C loves to run, jump and hop so much that I’m surprised that he doesn’t vibrate with the energy. I can’t imagine this kid sitting for long periods of the day focused on learning. At home, he can’t even sit in front of a favorite show without moving. He’s pacing, jumping or, in some way, moving while watching.
He is always hungry (as boys can be) but he seems to use it as something to do when he can’t think of another way to amuse himself. He is constantly demanding to “DO” something with someone. He is unable to amuse himself most of the time. Then there is the talking; He never. Stops. Talking. Inches from your face, in your ear, or at top volume; he’s constantly talking.
Then there are the clothing issues, the food issues, and the list goes on. I’ve done my reading. I’ve used the checklists. He has SPD. Possibly more. As I’ve previously mentioned, we have been told twice now that he does not have autism. They think he is too social for that. He does have markers, but not enough or not the right ones. Okay. Great. Now what? Is it ADHD? Get the forms from the doc and fill out the parent form. Yup sure enough: ADHD with a side of ODD. However, to get an actual diagnosis, the teacher has to see issues. Now, I know most people love the kindergarten teacher. He is a great teacher and, I mean no harm but, it has been months since I handed him that form and I still have not gotten a response. “C is doing great,” is the most I get. “Fantastic! but um, can you still fill out the form, please?” Maybe he is “doing fine at school,” but he’s totally not “fine” at home.
I’ve decided that the referral process is taking too long. We need help now. So I start looking online. One of my favorite places online is Pinterest. I have fallen down the Pinterest rabbit hole so many times that I’m surprised I ever look up from my computer. I love it there. So many great ideas and fun things. My limited “me” time turns into untraceable minutes as I go from one great idea to another, and on and on it goes. Sometimes, I find just what I need. Other times, not so much.
One thing that I can find loads of information on is identifying SPD. What I cannot find is how to deal with it. Everything points to getting an occupational therapist that can diagnose SPD and work with them. Great, but what about those of us who cannot easily locate a therapist that does that? In fact, the only one in our entire county that I know of works at the school. She may not even be able to officially diagnose him either.
I love the comedian Brian Regan. This is exactly how it feels.
So I speak to this occupational therapist at the school since she is currently working with E for his needs. She tells me she will speak to C’s teacher and see what he thinks. Problem again is, if he’s not having any issues in class, then there is nothing she can do.

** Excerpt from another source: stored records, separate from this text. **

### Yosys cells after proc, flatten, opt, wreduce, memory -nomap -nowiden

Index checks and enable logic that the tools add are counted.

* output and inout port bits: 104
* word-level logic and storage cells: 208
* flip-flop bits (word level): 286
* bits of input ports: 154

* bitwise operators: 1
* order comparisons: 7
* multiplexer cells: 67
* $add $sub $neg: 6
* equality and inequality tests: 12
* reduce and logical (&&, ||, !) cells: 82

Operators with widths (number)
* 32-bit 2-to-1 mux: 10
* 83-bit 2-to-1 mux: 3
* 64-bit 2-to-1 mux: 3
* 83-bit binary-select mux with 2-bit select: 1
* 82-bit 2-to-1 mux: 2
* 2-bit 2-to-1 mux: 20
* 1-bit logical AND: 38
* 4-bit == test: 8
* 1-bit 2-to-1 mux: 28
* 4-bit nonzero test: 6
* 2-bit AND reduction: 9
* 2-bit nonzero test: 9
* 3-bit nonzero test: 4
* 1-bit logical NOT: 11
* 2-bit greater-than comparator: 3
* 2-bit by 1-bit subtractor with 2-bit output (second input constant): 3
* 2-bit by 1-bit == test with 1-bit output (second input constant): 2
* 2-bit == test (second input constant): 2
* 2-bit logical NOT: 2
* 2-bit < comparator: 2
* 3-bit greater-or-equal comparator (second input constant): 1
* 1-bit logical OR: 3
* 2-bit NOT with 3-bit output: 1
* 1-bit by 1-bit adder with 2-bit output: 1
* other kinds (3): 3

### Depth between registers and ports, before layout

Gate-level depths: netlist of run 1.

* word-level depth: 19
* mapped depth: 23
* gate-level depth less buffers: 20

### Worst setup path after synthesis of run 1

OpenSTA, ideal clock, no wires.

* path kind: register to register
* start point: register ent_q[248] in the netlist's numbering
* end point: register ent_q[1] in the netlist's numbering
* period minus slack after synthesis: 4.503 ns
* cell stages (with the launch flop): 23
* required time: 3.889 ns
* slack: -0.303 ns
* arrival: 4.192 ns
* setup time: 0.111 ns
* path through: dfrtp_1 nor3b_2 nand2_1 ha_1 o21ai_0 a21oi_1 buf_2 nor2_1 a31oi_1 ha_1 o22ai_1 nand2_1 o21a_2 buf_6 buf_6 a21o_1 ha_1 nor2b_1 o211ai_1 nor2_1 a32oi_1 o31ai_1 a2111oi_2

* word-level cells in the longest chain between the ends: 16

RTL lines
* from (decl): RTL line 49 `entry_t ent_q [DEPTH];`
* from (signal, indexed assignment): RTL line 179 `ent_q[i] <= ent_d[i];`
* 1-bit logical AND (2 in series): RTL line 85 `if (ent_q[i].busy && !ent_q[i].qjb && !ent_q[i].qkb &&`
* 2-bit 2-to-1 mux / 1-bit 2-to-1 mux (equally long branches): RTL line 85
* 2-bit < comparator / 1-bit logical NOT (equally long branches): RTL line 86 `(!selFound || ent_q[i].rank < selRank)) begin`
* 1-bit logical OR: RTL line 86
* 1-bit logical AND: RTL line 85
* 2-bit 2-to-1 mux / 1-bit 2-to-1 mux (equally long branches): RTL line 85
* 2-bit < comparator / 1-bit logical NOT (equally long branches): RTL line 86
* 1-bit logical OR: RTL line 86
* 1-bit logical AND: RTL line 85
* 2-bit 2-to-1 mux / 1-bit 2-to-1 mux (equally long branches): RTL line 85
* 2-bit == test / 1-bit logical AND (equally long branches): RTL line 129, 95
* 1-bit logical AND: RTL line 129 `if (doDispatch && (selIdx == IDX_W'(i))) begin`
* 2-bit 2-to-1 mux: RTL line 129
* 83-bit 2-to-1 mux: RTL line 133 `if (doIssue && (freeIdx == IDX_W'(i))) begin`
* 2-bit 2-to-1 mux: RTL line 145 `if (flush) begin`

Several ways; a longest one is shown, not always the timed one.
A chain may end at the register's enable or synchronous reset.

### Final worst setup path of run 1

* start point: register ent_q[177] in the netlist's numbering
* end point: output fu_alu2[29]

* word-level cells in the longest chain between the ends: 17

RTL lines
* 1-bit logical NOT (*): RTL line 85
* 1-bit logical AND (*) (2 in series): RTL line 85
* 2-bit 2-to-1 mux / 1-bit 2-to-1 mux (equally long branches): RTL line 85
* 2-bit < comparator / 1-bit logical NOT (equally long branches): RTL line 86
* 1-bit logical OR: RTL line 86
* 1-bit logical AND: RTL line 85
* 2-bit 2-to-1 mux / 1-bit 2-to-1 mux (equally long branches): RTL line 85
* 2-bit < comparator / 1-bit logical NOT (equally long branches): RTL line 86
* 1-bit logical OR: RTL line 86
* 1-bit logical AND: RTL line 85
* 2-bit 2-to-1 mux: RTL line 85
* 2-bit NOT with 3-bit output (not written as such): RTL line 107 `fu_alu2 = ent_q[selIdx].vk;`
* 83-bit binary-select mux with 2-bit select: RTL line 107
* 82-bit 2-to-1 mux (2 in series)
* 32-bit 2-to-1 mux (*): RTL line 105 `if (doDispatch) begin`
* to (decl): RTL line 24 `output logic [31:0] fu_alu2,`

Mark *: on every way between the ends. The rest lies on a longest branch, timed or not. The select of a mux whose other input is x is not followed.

For a time we had an indoor trampoline in the middle of our living room so that C could bounce and jump all the time. It was really great, except that everyone was always tripping over it because we don’t really have space for it. We moved it to the play area in the garage for a time but, recently, just brought it back up.

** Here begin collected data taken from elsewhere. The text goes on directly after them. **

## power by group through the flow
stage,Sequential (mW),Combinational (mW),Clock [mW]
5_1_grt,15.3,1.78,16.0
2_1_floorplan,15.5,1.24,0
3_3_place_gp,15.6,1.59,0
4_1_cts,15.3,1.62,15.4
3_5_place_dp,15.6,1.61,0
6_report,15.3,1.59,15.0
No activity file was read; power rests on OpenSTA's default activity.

I sound like I’m talking about a dog but, we try to run him (C, not the dog), play with him, try get his energy out somehow, but it’s not enough. We simply don’t have enough energy ourselves to keep up with him. It’s like he uses all his will power to keep it together in school and just cannot control himself any longer once he’s home. Even on the weekend: his self-control has been all used up for the week.

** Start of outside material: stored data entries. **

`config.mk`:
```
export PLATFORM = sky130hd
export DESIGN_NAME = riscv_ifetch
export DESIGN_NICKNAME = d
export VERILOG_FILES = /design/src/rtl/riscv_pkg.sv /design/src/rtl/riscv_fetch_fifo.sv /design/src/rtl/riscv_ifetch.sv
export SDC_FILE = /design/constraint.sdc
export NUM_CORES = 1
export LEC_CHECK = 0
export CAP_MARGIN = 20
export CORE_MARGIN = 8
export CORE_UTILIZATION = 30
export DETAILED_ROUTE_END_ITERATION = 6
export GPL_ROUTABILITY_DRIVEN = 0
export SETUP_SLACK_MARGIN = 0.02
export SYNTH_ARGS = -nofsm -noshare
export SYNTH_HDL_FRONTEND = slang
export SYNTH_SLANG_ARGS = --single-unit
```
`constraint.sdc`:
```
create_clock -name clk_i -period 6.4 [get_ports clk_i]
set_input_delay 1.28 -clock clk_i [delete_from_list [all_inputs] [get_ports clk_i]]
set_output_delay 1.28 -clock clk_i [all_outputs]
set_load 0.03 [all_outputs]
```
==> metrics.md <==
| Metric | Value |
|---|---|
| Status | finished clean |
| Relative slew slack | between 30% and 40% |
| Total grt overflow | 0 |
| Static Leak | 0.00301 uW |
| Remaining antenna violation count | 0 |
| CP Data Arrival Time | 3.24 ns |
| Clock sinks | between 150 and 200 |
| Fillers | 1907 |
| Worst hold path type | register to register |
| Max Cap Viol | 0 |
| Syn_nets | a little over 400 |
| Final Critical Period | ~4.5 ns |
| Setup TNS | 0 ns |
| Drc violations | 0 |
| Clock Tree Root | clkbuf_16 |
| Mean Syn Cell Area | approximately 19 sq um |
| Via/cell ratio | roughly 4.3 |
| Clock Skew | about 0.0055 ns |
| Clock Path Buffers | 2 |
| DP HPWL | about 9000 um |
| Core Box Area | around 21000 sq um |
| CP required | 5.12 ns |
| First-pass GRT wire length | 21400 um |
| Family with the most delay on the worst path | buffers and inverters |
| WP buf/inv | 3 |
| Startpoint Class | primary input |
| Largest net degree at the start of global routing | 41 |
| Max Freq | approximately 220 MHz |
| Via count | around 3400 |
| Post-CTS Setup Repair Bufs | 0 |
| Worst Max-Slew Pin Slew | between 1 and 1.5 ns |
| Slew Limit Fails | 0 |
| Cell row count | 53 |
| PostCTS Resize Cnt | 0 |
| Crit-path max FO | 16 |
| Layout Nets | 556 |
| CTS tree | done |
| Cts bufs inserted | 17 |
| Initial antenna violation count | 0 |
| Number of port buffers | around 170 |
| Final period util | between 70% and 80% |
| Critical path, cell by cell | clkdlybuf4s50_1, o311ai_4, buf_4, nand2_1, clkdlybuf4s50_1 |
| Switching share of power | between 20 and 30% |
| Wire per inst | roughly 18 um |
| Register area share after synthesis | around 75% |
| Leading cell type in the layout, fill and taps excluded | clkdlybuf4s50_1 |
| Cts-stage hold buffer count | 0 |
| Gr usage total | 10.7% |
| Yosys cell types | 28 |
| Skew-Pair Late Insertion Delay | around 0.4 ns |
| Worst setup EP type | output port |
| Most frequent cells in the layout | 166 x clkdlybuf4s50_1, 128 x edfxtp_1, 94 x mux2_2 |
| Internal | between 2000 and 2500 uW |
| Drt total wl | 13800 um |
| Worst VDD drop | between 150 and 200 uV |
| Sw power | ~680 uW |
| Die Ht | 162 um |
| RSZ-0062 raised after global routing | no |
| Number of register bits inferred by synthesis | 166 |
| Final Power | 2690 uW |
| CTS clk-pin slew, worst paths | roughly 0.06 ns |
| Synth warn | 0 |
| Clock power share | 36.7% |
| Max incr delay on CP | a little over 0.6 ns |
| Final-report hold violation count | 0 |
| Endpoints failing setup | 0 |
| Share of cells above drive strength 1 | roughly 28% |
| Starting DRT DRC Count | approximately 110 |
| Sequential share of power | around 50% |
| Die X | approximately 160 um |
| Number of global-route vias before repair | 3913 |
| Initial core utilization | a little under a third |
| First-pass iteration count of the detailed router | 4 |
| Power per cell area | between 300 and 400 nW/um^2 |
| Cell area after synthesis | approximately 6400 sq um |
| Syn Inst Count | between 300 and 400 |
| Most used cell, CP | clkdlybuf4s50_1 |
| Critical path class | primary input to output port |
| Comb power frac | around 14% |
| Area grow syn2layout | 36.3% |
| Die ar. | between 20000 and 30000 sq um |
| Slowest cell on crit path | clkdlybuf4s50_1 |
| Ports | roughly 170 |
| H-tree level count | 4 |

There are days I think about and plan to homeschool him too. I’d prefer to keep him in public school. I think it is really important that my boys have things that are just theirs. School is one of those things. C has a chance to find out who his is, apart from his brother, make different friends and have different experiences. But I wonder, is it worth it?
So, here we sit with a child that is almost beyond control on some days and we are is a loop of “I agree with you, I’d love to help, but I can’t.” What now?